Management and treatment in TTC7A-deficiency patients with VEOIBD-MIA-CID

Introduction: Multiple intestinal atresia with combined immune deficiency (MIA-CID) is a rare autosomal recessive disorder. MIA-CID can also be combined with inflammatory bowel disease IBD (VEO-MIA-CID)
Case Report: a male in the first weeks of his life, he presented growth delay and feeding intolerance; urinary infection was suspected and treated with antibiotics.
At the age of three months, he developed bloody diarrhea in addition to growth delay and feeding intolerance. A high digestive endoscopy was performed with diagnoses of esophageal and rectum stenosis with friable and swollen mucosa. The patient’s clinical course was complicated by multiple episodes of sepsis caused by central lines or intestinal bacteria, such as Enterobacter cloacae and Klebsiella pneumoniae.
Immunological assessment showed severe hypogammaglobulinemia with normal lymphocyte subset and proliferation assay.
The colonic histology revealed erosive active chronic rectitis, caliciform cells depletion, glandular distortion/atrophy, leading to the diagnosis of very early onset inflammatory bowel disease (VEO-IBD), suggestive of Crohn’s type inflammatory disease.
Immediately tacrolimus was began with stable course of inflammatory disease in the follow control, 8 weeks later.

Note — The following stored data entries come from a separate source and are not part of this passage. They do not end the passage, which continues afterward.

## src/rtl/kevin_pkg.sv

```systemverilog
// Shared definitions for the Kevin nibble framer: class mask, nibble width, FSM states.
package kevin_pkg;

  localparam int NIB_W = 4;

  // Bit v set <=> v is a Kevin number: {1,5,6,7,9,10,12,14}
  localparam logic [15:0] KEVIN_MASK = 16'h56E2;

  typedef enum logic {
    IDLE    = 1'b0,
    COLLECT = 1'b1
  } state_t;

endpackage

```

## src/rtl/kevin_lut.sv

```systemverilog
// Combinational Kevin-set membership lookup for one nibble.
module kevin_lut
  import kevin_pkg::*;
(
  input  logic [NIB_W-1:0] value,
  output logic             hit
);

  assign hit = KEVIN_MASK[value];

endmodule

```

## src/rtl/kevin_stream_framer.sv

```systemverilog
// Frames a serial bit stream into MSB-first nibbles, classifies each one and
// tracks a saturating hit count plus a sticky alarm on runs of Kevin nibbles.
module kevin_stream_framer
  import kevin_pkg::*;
#(
  parameter int CNT_W   = 8,
  parameter int RUN_LEN = 3
)
(
  input  logic             clk,
  input  logic             rst,
  input  logic             frame_start,
  input  logic             bit_in,
  input  logic             bit_valid,
  input  logic             cnt_clr,
  input  logic             alarm_clr,
  output logic [NIB_W-1:0] nibble,
  output logic             nibble_valid,
  output logic             kevin_hit,
  output logic [CNT_W-1:0] hit_count,
  output logic             run_alarm,
  output logic             busy
);

  localparam logic [4:0] RUN_LEN_V = 5'(RUN_LEN);

  function automatic logic [CNT_W-1:0] sat_inc_cnt(input logic [CNT_W-1:0] v);
    return (&v) ? v : v + 1'b1;
  endfunction

  function automatic logic [3:0] sat_inc_run(input logic [3:0] v);
    return (&v) ? v : v + 4'd1;
  endfunction

  state_t state, state_nxt;

  logic [2:0]       shift_p0;
  logic [1:0]       bit_cnt_p0;
  logic [3:0]       run_cnt_p0;
  logic [NIB_W-1:0] nibble_p1;
  logic             hit_p1;
  logic             vld_p1;
  logic [CNT_W-1:0] cnt_p1;
  logic             alarm_p1;

  logic             accept;
  logic             done;
  logic [NIB_W-1:0] nib_word;
  logic             lut_hit;
  logic             alarm_set;

  // frame_start always wins over a plain bit accept, even on a 4th bit
  assign accept    = (state == COLLECT) && bit_valid && !frame_start;
  assign done      = accept && (bit_cnt_p0 == 2'd3);
  assign nib_word  = {shift_p0, bit_in};
  assign alarm_set = done && lut_hit && (({1'b0, run_cnt_p0} + 5'd1) == RUN_LEN_V);

  kevin_lut u_lut (
    .value (nib_word),
    .hit   (lut_hit)
  );

  always_ff @(posedge clk) begin
    if (rst) state <= IDLE;
    else     state <= state_nxt;
  end

  always_comb begin
    state_nxt = state;
    if (frame_start) state_nxt = COLLECT;
  end

  // Stage p0: bit accumulation; stage p1: completed nibble, class and counters
  always_ff @(posedge clk) begin
    if (rst) begin
      shift_p0   <= '0;
      bit_cnt_p0 <= '0;
      run_cnt_p0 <= '0;
      nibble_p1  <= '0;
      hit_p1     <= 1'b0;
      vld_p1     <= 1'b0;
      cnt_p1     <= '0;
      alarm_p1   <= 1'b0;
    end else begin
      vld_p1 <= done;
      if (frame_start) begin
        run_cnt_p0 <= '0;
        if (bit_valid) begin
          shift_p0   <= {2'b00, bit_in};
          bit_cnt_p0 <= 2'd1;
        end else begin
          shift_p0   <= '0;
          bit_cnt_p0 <= '0;
        end
      end else if (accept) begin
        shift_p0   <= {shift_p0[1:0], bit_in};
        bit_cnt_p0 <= bit_cnt_p0 + 2'd1;
        if (done) begin
          nibble_p1  <= nib_word;
          hit_p1     <= lut_hit;
          run_cnt_p0 <= lut_hit ? sat_inc_run(run_cnt_p0) : 4'd0;
        end
      end

      if (cnt_clr)               cnt_p1 <= '0;
      else if (done && lut_hit)  cnt_p1 <= sat_inc_cnt(cnt_p1);

      if (alarm_set)      alarm_p1 <= 1'b1;
      else if (alarm_clr) alarm_p1 <= 1'b0;
    end
  end

  assign nibble       = nibble_p1;
  assign nibble_valid = vld_p1;
  assign kevin_hit    = hit_p1;
  assign hit_count    = cnt_p1;
  assign run_alarm    = alarm_p1;
  assign busy         = (state == COLLECT);

endmodule

```

## config.mk

```make
export PLATFORM = sky130hd
export DESIGN_NAME = kevin_stream_framer
export DESIGN_NICKNAME = d
export VERILOG_FILES = /design/src/rtl/kevin_pkg.sv /design/src/rtl/kevin_lut.sv /design/src/rtl/kevin_stream_framer.sv
export SDC_FILE = /design/constraint.sdc
export NUM_CORES = 1
export LEC_CHECK = 0
export CAP_MARGIN = 0
export CORE_UTILIZATION = 50
export DETAILED_ROUTE_END_ITERATION = 16
export MAX_ROUTING_LAYER = met4
export PLACE_DENSITY = 0.77
export SLEW_MARGIN = 20
export SYNTH_ARGS = -nofsm -noshare
export SYNTH_HDL_FRONTEND = slang
export SYNTH_SLANG_ARGS = --single-unit
```

## constraint.sdc

```tcl
create_clock -name clk -period 3.8 [get_ports clk]
set_input_delay 0.76 -clock clk [delete_from_list [all_inputs] [get_ports clk]]
set_output_delay 0.76 -clock clk [all_outputs]
set_load 0.03 [all_outputs]
```
## src/rtl/uart_case_fifo_if.sv

```systemverilog
// Purpose: handshake/status bundle between a UART receiver/transmitter pair
//          and the case-converting FIFO.
// Ports (slave = FIFO side):
//   in : i_data, i_valid, i_mode, i_flush, i_ready
//   out: o_data, o_valid, o_count, o_empty, o_full, o_almostfull, o_rts,
//        o_drop_cnt
interface uart_case_fifo_if #(
    parameter int unsigned WIDTH = 8,
    parameter int unsigned DEPTH = 16,
    parameter int unsigned CNT_W = 8
);
    localparam int unsigned CW = $clog2(DEPTH) + 1;

    logic [WIDTH-1:0] i_data;
    logic             i_valid;
    logic [1:0]       i_mode;
    logic             i_flush;
    logic             i_ready;
    logic [WIDTH-1:0] o_data;
    logic             o_valid;
    logic [CW-1:0]    o_count;
    logic             o_empty;
    logic             o_full;
    logic             o_almostfull;
    logic             o_rts;
    logic [CNT_W-1:0] o_drop_cnt;

    modport slave (
        input  i_data, i_valid, i_mode, i_flush, i_ready,
        output o_data, o_valid, o_count, o_empty, o_full, o_almostfull,
               o_rts, o_drop_cnt
    );

    modport master (
        output i_data, i_valid, i_mode, i_flush, i_ready,
        input  o_data, o_valid, o_count, o_empty, o_full, o_almostfull,
               o_rts, o_drop_cnt
    );
endinterface

```

## src/rtl/uart_case_fifo.sv

```systemverilog
// Purpose: first-word-fall-through FIFO between a UART receiver and
//          transmitter that applies ASCII case conversion at write time,
//          with occupancy flags, RTS flow control and an overflow counter.
// Ports:
//   i_clk      system clock, rising edge
//   i_rst      asynchronous active-high reset
//   bus        uart_case_fifo_if.slave (data in/out, handshake, status)
module uart_case_fifo #(
    parameter int unsigned WIDTH       = 8,
    parameter int unsigned DEPTH       = 16,
    parameter int unsigned ALMOST_FULL = 12,
    parameter int unsigned CNT_W       = 8
) (
    input  logic              i_clk,
    input  logic              i_rst,
    uart_case_fifo_if.slave   bus
);
    localparam int unsigned PTR_W = $clog2(DEPTH);
    localparam int unsigned CW    = PTR_W + 1;

    logic [WIDTH-1:0] mem_q [DEPTH];
    logic [PTR_W-1:0] wr_q, wr_d;
    logic [PTR_W-1:0] rd_q, rd_d;
    logic [CW-1:0]    count_q, count_d;
    logic [CNT_W-1:0] drop_q, drop_d;
    logic [WIDTH-1:0] data_q, data_d;
    logic             valid_q;
    logic             empty_q;
    logic             full_q;
    logic             afull_q;
    logic             rts_q;

    logic             push_c;
    logic             pop_c;
    logic [WIDTH-1:0] wdata_c;

    // Case conversion on the low byte only; upper bits pass through.
    function automatic logic [WIDTH-1:0] convert(input logic [WIDTH-1:0] d,
                                                 input logic [1:0]       mode);
        logic [WIDTH-1:0] r;
        logic [7:0]       lo;
        r  = d;
        lo = d[7:0];
        if (mode[0] && lo >= 8'h61 && lo <= 8'h7A) r[7:0] = lo - 8'h20;
        if (mode[1] && lo >= 8'h41 && lo <= 8'h5A) r[7:0] = lo + 8'h20;
        return r;
    endfunction

    // Handshake decode; flush overrides both directions.
    always_comb begin
        pop_c   = valid_q && bus.i_ready && !bus.i_flush;
        push_c  = bus.i_valid && !bus.i_flush && (!full_q || pop_c);
        wdata_c = convert(bus.i_data, bus.i_mode);
    end

    // Next-state for pointers, occupancy, drop counter and head register.
    always_comb begin
        wr_d    = wr_q;
        rd_d    = rd_q;
        count_d = count_q;
        drop_d  = drop_q;
        data_d  = data_q;

        if (bus.i_flush) begin
            wr_d    = '0;
            rd_d    = '0;
            count_d = '0;
        end else begin
            if (push_c) wr_d = wr_q + PTR_W'(1);
            if (pop_c)  rd_d = rd_q + PTR_W'(1);
            case ({push_c, pop_c})
                2'b10:   count_d = count_q + CW'(1);
                2'b01:   count_d = count_q - CW'(1);
                default: count_d = count_q;
            endcase
            if (bus.i_valid && full_q && !pop_c && drop_q != {CNT_W{1'b1}})
                drop_d = drop_q + CNT_W'(1);
        end

        // Head after this edge: the new byte if it lands on the read slot.
        if (count_d == '0)
            data_d = '0;
        else if (push_c && rd_d == wr_q)
            data_d = wdata_c;
        else
            data_d = mem_q[rd_d];
    end

    // Storage array: no reset, contents are qualified by occupancy.
    always_ff @(posedge i_clk) begin
        if (push_c) mem_q[wr_q] <= wdata_c;
    end

    // Control and output registers.
    always_ff @(posedge i_clk or posedge i_rst) begin
        if (i_rst) begin
            wr_q    <= '0;
            rd_q    <= '0;
            count_q <= '0;
            drop_q  <= '0;
            data_q  <= '0;
            valid_q <= 1'b0;
            empty_q <= 1'b1;
            full_q  <= 1'b0;
            afull_q <= 1'b0;
            rts_q   <= 1'b1;
        end else begin
            wr_q    <= wr_d;
            rd_q    <= rd_d;
            count_q <= count_d;
            drop_q  <= drop_d;
            data_q  <= data_d;
            valid_q <= (count_d != '0);
            empty_q <= (count_d == '0);
            full_q  <= (count_d == CW'(DEPTH));
            afull_q <= (count_d >= CW'(ALMOST_FULL));
            rts_q   <= (count_d <  CW'(ALMOST_FULL));
        end
    end

    assign bus.o_data       = data_q;
    assign bus.o_valid      = valid_q;
    assign bus.o_count      = count_q;
    assign bus.o_empty      = empty_q;
    assign bus.o_full       = full_q;
    assign bus.o_almostfull = afull_q;
    assign bus.o_rts        = rts_q;
    assign bus.o_drop_cnt   = drop_q;
endmodule

```

## src/flat_wrapper.sv

```systemverilog
// flat-port wrapper written by rule: the top's interface ports become plain ports
module uart_case_fifo_flat 
#(
    parameter int unsigned WIDTH       = 8,
    parameter int unsigned DEPTH       = 16,
    parameter int unsigned ALMOST_FULL = 12,
    parameter int unsigned CNT_W       = 8
)
  (i_clk, i_rst, bus_i_data, bus_i_valid, bus_i_mode, bus_i_flush, bus_i_ready, bus_o_data, bus_o_valid, bus_o_count, bus_o_empty, bus_o_full, bus_o_almostfull, bus_o_rts, bus_o_drop_cnt);
  uart_case_fifo_if #(.WIDTH(WIDTH), .DEPTH(DEPTH), .CNT_W(CNT_W)) bus_i ();
  input  logic i_clk;
  input  logic i_rst;
  input wire logic [$bits(bus_i.i_data)-1:0] bus_i_data;
  input wire logic [$bits(bus_i.i_valid)-1:0] bus_i_valid;
  input wire logic [$bits(bus_i.i_mode)-1:0] bus_i_mode;
  input wire logic [$bits(bus_i.i_flush)-1:0] bus_i_flush;
  input wire logic [$bits(bus_i.i_ready)-1:0] bus_i_ready;
  output wire logic [$bits(bus_i.o_data)-1:0] bus_o_data;
  output wire logic [$bits(bus_i.o_valid)-1:0] bus_o_valid;
  output wire logic [$bits(bus_i.o_count)-1:0] bus_o_count;
  output wire logic [$bits(bus_i.o_empty)-1:0] bus_o_empty;
  output wire logic [$bits(bus_i.o_full)-1:0] bus_o_full;
  output wire logic [$bits(bus_i.o_almostfull)-1:0] bus_o_almostfull;
  output wire logic [$bits(bus_i.o_rts)-1:0] bus_o_rts;
  output wire logic [$bits(bus_i.o_drop_cnt)-1:0] bus_o_drop_cnt;
  assign bus_i.i_data = bus_i_data;
  assign bus_i.i_valid = bus_i_valid;
  assign bus_i.i_mode = bus_i_mode;
  assign bus_i.i_flush = bus_i_flush;
  assign bus_i.i_ready = bus_i_ready;
  assign bus_o_data = bus_i.o_data;
  assign bus_o_valid = bus_i.o_valid;
  assign bus_o_count = bus_i.o_count;
  assign bus_o_empty = bus_i.o_empty;
  assign bus_o_full = bus_i.o_full;
  assign bus_o_almostfull = bus_i.o_almostfull;
  assign bus_o_rts = bus_i.o_rts;
  assign bus_o_drop_cnt = bus_i.o_drop_cnt;
  uart_case_fifo #(.WIDTH(WIDTH), .DEPTH(DEPTH), .ALMOST_FULL(ALMOST_FULL), .CNT_W(CNT_W)) u_core (.i_clk(i_clk), .i_rst(i_rst), .bus(bus_i));
endmodule
```

## config.mk

```make
export PLATFORM = sky130hd
export DESIGN_NAME = uart_case_fifo_flat
export DESIGN_NICKNAME = d
export VERILOG_FILES = /design/src/rtl/uart_case_fifo_if.sv /design/src/rtl/uart_case_fifo.sv /design/src/flat_wrapper.sv
export SDC_FILE = /design/constraint.sdc
export NUM_CORES = 1
export LEC_CHECK = 0
export BUFFER_PORTS_ARGS = -buffer_cell sky130_fd_sc_hd__buf_2
export CAP_MARGIN = 5
export CORE_UTILIZATION = 55
export CTS_CLUSTER_DIAMETER = 200
export DETAILED_ROUTE_END_ITERATION = 7
export GPL_ROUTABILITY_DRIVEN = 0
export GPL_TIMING_DRIVEN = 0
export PLACE_DENSITY = 0.73
export SYNTH_ARGS = -nofsm -noshare
export SYNTH_HDL_FRONTEND = slang
export SYNTH_SLANG_ARGS = --single-unit
```

## constraint.sdc

```tcl
create_clock -name i_clk -period 8.2 [get_ports i_clk]
set_input_delay 1.23 -clock i_clk [delete_from_list [all_inputs] [get_ports i_clk]]
set_output_delay 1.23 -clock i_clk [all_outputs]
set_load 0.01 [all_outputs]
```

Word level (Yosys, flattened, before mapping)
Memories as Yosys holds them, arrays and structs flattened.
Cells that the tools add are included.

word-level totals
  register bits = 34
  memory bits (writable) = 128
  input port bits = 15
  output and inout bits = 26
  word-level logic and storage cells = 62
  memories = 1

memories
  name          words  bits a word  read ports  clocked after memory_dff  wr ports  line                  RTL
  u_core.mem_q  16     8            1           0                         1         uart_case_fifo.sv:21  logic [WIDTH-1:0] mem_q [DEPTH];

operators by class
  add/subtract/negate cells = 7
  magnitude comparators = 6
  equal/unequal tests = 5
  multiplexer cells = 12
  bitwise operators = 1
  reductions and logical operators = 20

operator list
  kind                                                                                  count
  8-bit 2-to-1 mux                                                                      4
  8-bit by 7-bit greater-or-equal comparator with 1-bit output (second input constant)  2
  8-bit by 7-bit less-or-equal comparator with 1-bit output (second input constant)     2
  4-bit 2-to-1 mux                                                                      4
  1-bit logical AND                                                                     12
  5-bit one-hot mux with 2 select lines                                                 1
  4-bit by 1-bit adder with 4-bit output (second input constant)                        2
  8-bit by 1-bit adder with 8-bit output (second input constant)                        1
  8-bit by 6-bit adder with 8-bit output (second input constant)                        1
  8-bit != test (second input constant)                                                 1
  8-bit by 6-bit subtractor with 8-bit output (second input constant)                   1
  5-bit by 1-bit adder with 5-bit output (second input constant)                        1
  5-bit equality test (second input constant)                                           1
  5-bit by 4-bit greater-or-equal comparator with 1-bit output (second input constant)  1
  5-bit logical NOT                                                                     1
  5-bit by 4-bit < comparator with 1-bit output (second input constant)                 1
  5-bit 2-to-1 mux                                                                      1
  5-bit nonzero test                                                                    1
  5-bit by 1-bit subtractor with 5-bit output (second input constant)                   1
  4-bit equality test                                                                   1
  1-bit logical NOT                                                                     3
  2-bit by 1-bit equality test with 1-bit output (second input constant)                1
  2-bit equality test (second input constant)                                           1
  1-bit 2-to-1 mux                                                                      2
  4 further kinds                                                                       4

Depth between registers and ports, before layout
Gate-level depths: netlist of run 1.

  depth in word-level cells = 9
  depth in mapped cells = 13
  depth with buffers taken out = 12

Worst setup path before layout of run 1
OpenSTA, ideal clock, no wires.

  kind = input-to-reg
  from = input port bus_i_flush
  to = register u_core.data_q[7] (netlist: u_core.bus.o_data[7])
  data arrival time = 4.270 ns
  path slack = 3.808 ns
  stages = 13
  cells stage by stage = clkbuf_1 > clkbuf_1 > clkbuf_1 > nor2_1 > ha_1 > xor2_1 > ha_1 > a21oi_1 > mux2i_1 > mux2_2 > a21oi_1 > a2bb2oi_2 > a32o_1

on the way
  cells in the longest elaborated chain, start to end = 9
  elaborated cells on any way between the ends = 17
  those cells by class = eq/ne: 3; mux: 6; reduce/logical: 7; memory: 1

ends and longest elaborated chain
  item                                                                       line                   RTL
  start: declaration                                                         flat_wrapper.sv:16     input wire logic [$bits(bus_i.i_flush)-1:0] bus_i_flush;
  parallel branches: the longest is 8 deep, another holds memory 16 x 8 bit  --
  8-bit 2-to-1 mux *                                                         uart_case_fifo.sv:81   if (count_d == '0)
  named net u_core.data_d[7]                                                 uart_case_fifo.sv:26   logic [WIDTH-1:0] data_q, data_d;
  end signal: assignment                                                     uart_case_fifo.sv:112  data_q <= data_d;
  end: declaration                                                           uart_case_fifo.sv:26

Mark *: on every way through the listed nets, which the timed path passes.
A chain may end at the register's enable or synchronous reset.

Worst setup path in the final report of run 1
  from = input port bus_i_flush
  to = register u_core.data_q[5] (netlist: u_core.bus.o_data[5])

Same word-level chain as after synthesis.

==> run_results.csv, run 1 <==
group,metric,value,unit
die,design.core.area,0.01267,mm²
die,start_util,0.5655,
timing,tns,0,ps
layout,synthToLayoutAreaGrowth,14.55,%
timing,period_share,0.6061,
setup_path,cp-start-kind,"input port",
hold_path,holdPathStages,1,
setup_path,worst_ep_required_time,8500,ps
global_route,gr-total-overflow,0,
hold_path,hp-start,"u_core.bus.o_drop_cnt[6]",
yosys,ys_types,59,
layout,diodes,0,
clock_network,cts_root_buffer,"clkbuf_16",
yosys,ys_async_sr_fraction,0.2099,
timing,hold_viol_final,0,
setup_path,worstPathMaxFanout,10,
routing,vias_per_cell,6.000,
clock_network,cts_buffers,17,
global_route,first_global_vias,4385,
global_route,busiest_layer,"met2",
global_route,grt_usage,0.2440,
yosys,syn_area_per_cell,14.22,µm²
run_status,status,"complete, no violations",
setup_path,rrSetupSlack,4230,ps
setup_path,rr_endpoint,"u_core.bus.o_data[5]",
setup_path,reg2regPathDepth,12,
clock_network,clkTransAtPathRegs,60,ps
routing,drt_pass1_iterations,4,
clock_network,cts_resized,0,
yosys,syn_nets,530,
yosys,netlist_area,0.007166,mm²
timing,skew,7.303,ps
routing,wire_per_inst,20.37,µm
routing,drtIter0Drc,316,
yosys,ys_seq_elements,162,
placement,port_buffers,40,
timing,slew_violations,0,
yosys,yosysTopAreaCell,"edfxtp_1",
timing,fmax,201.2,MHz
routing,drt_wl_total,15.25,mm
clock_network,cts_sinks,162,
layout,fillerInstances,940,
die,rows,41,
clock_network,clock_path_buffers,2,
timing,finalSetupViolCount,0,
timing,slew_headroom,0.2976,
setup_path,critPathCaptureType,"flip-flop",
timing,fin_crit,4970,ps
routing,via_count,4494,
die,dieHeight,116.1,µm
timing,worst_slew_pin_slew,1052,ps
setup_path,path_class,"input port to flip-flop",
timing,setup_ws,3230,ps
die,dieWidth,116.1,µm
clock_network,hold_buffers,0,
power,p_leak,0.003031,µW
clock_network,cts_tree,"built",
power,p_per_area,234.1,mW/mm²
die,die-area,0.01349,mm²
yosys,yosysWarnings,0,
hold_path,hold_end,"u_core.bus.o_drop_cnt[6]",
global_route,grt_max_degree,35,
setup_path,arrival,5270,ps
global_route,antenna_found_initial,0,
yosys,yosys-top-cells-area,"edfxtp_1, dfrtp_1, mux2i_1",
power,p_total,1922,µW
clock_network,clk_latency,430,ps
yosys,ys_seq_area_frac,0.6555,
clock_network,post_cts_buffers,0,
die,io_pins,41,
global_route,grt_pass1_wl,23.45,mm
layout,layout-drive-gt1-share,0.1750,
placement,dp_hpwl,10.27,mm
timing,rsz0062_at_grt,"no",
setup_path,regToRegStartpoint,"u_core.bus.o_valid",
yosys,synthCells,504,
routing,drc,0,
clock_network,htree_num_levels,4,
routing,drtAntennaViolNets,0,
job,drv_cap,0,
placement,dpl_worst_slack,2772,ps
hold_path,min_path_type,"flip-flop to flip-flop",
global_route,met3_usage,0.05605,
yosys,synth_top_cell_area_share,0.5364,
power,ir_worst_vdd,136.8,µV
layout,nNetsFinal,590,
global_route,grtUsageMet2,0.3937,
global_route,grt.met1_usage,0.3117,
yosys,synth_edf_count,128,
yosys,ys.flop_type,"edfxtp_1",
==> cells in the final DEF, fill, tap and decap left out, types with 3 or more instances in the layout <==
cell and count:
a211oi_1 41, a21oi_1 22, a221o_1 9, a32o_1 8, and2_1 17, and3_1 25, buf_2 50, buf_6 4
bufinv_16 4, clkbuf_1 16, clkbuf_16 17, clkinvlp_4 3, dfrtp_1 32, edfxtp_1 128, ha_1 11, inv_1 11
mux2_2 3, mux2i_1 43, nand2_1 21, nand2b_1 3, nand3_1 8, nor2_1 14, nor2b_1 7, nor3b_1 4
o21ai_0 5, o21bai_1 3, or4_1 8, xnor2_1 9, xor2_1 6
==> metrics by stage <==
stage	hold slack, ps	cells	instance area [µm²]	util
detailed placement	507.1	716	7586	0.5987
global route	533.9	749	8208	0.6478
floorplan	525.6	504	7166	-
CTS	518.8	748	8200	0.6472
global placement	480.8	716	7581	0.5983
finish	512.8	749	8208	0.6478
==> worst max path at each step <==
| stage | slack [ps] | from | to |
|---|---|---|---|
| floorplan | 3810 | bus_i_flush | u_core.bus.o_data[7] |
| global placement | 2860 | bus_i_flush | u_core.bus.o_data[5] |
| detailed placement | 2770 | bus_i_flush | u_core.bus.o_data[5] |
| CTS | 3220 | bus_i_flush | u_core.bus.o_data[5] |
| global route | 2970 | bus_i_flush | u_core.bus.o_data[5] |
| finish | 3230 | bus_i_flush | u_core.bus.o_data[5] |
==> kinds of logic after synthesis <==
logic type,synth area share
AND/OR/NAND/NOR,0.09744
buffers and inverters,0.02968
XOR/XNOR,0.02061
flip-flops,0.6555
AO/OA/AOI/OAI,0.1128
adder cells (fa/ha/maj),0.01921
multiplexers,0.06478
==> critical path, stage by stage <==
cell and delay (ps):
buf_2 150, clkbuf_1 390, clkbuf_1 390, clkbuf_1 470, nor2_1 140, ha_1 310, xor2_1 190, ha_1 230
a21oi_1 160, mux2i_1 300, mux2_2 390, a21oi_1 380, a2bb2oi_2 230, a32o_1 320
==> per-layer routing <==
metal | vias to the layer above | part of all wire | wire length, µm
met3 | 39 | 0.064 | 973
met2 | 177 | 0.48 | 7257
met1 | 2207 | 0.43 | 6505
met4 | 0 | 0.034 | 517
met5 | - | 0 | 0
li1 | 2071 | - | -
==> power breakdown <==
part           switching [µW]  internal (µW)
sequential               11.3            907
clock                     300            517
combinational             115           70.3
total                     427           1490
==> cells in the mapped netlist (9+ instances only) <==
cell type / number
a211oi_1: 42
a21oi_1: 22
a221o_1: 9
and2_1: 17
and3_1: 25
buf_2: 10
clkbuf_1: 11
dfrtp_1: 32
edfxtp_1: 128
ha_1: 11
inv_1: 12
mux2i_1: 43
nand2_1: 21
nor2_1: 14
xnor2_1: 9
==> sequential cells by signal, summed over array words and instances (netlist names) <==
signal / flops
u_core.bus.o_full: 1
u_core.bus.o_drop_cnt: 8
u_core.mem_q: 128
u_core.rd_q: 4
u_core.bus.o_valid: 1
u_core.wr_q: 4
u_core.bus.o_almostfull: 1
u_core.bus.o_count: 5
u_core.bus.o_data: 8
u_core.bus.o_rts: 1
u_core.bus.o_empty: 1
==> cell type report <==
cell class,instances,area (µm²),area share
sequential,162,4697,0.5723
multi-input combinational,301,2261,0.2755
clock buffer,23,457.9,0.05579
tap,172,215.2,0.02622
timing repair buffer,41,207.7,0.02530
clock inverter,9,156.4,0.01905
buffer,27,147.6,0.01799
inverter,14,65.06,0.007927
Power figures use the tool's default switching activity.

He continuous with total parenteral nutrition and subcutaneous immunoglobulin replacement.
Genetic analysis confirmed a heterozygous C.1576C>T (p.Gln526*) mutation in the TTC7A gene, compatible with multiple intestinal atresia with inflammatory bowel disease and primary immunodeficiency (MIA-IBD-PID) syndrome.
Currently he is with Leflunamide treatment.
Discussion: the advent of next-generation sequencing has led to an improved recognition of single gene defects underlying some cases of inflammatory bowel disease. This case represent the relevance in molecular diagnosis to target treatment in VEO IBD.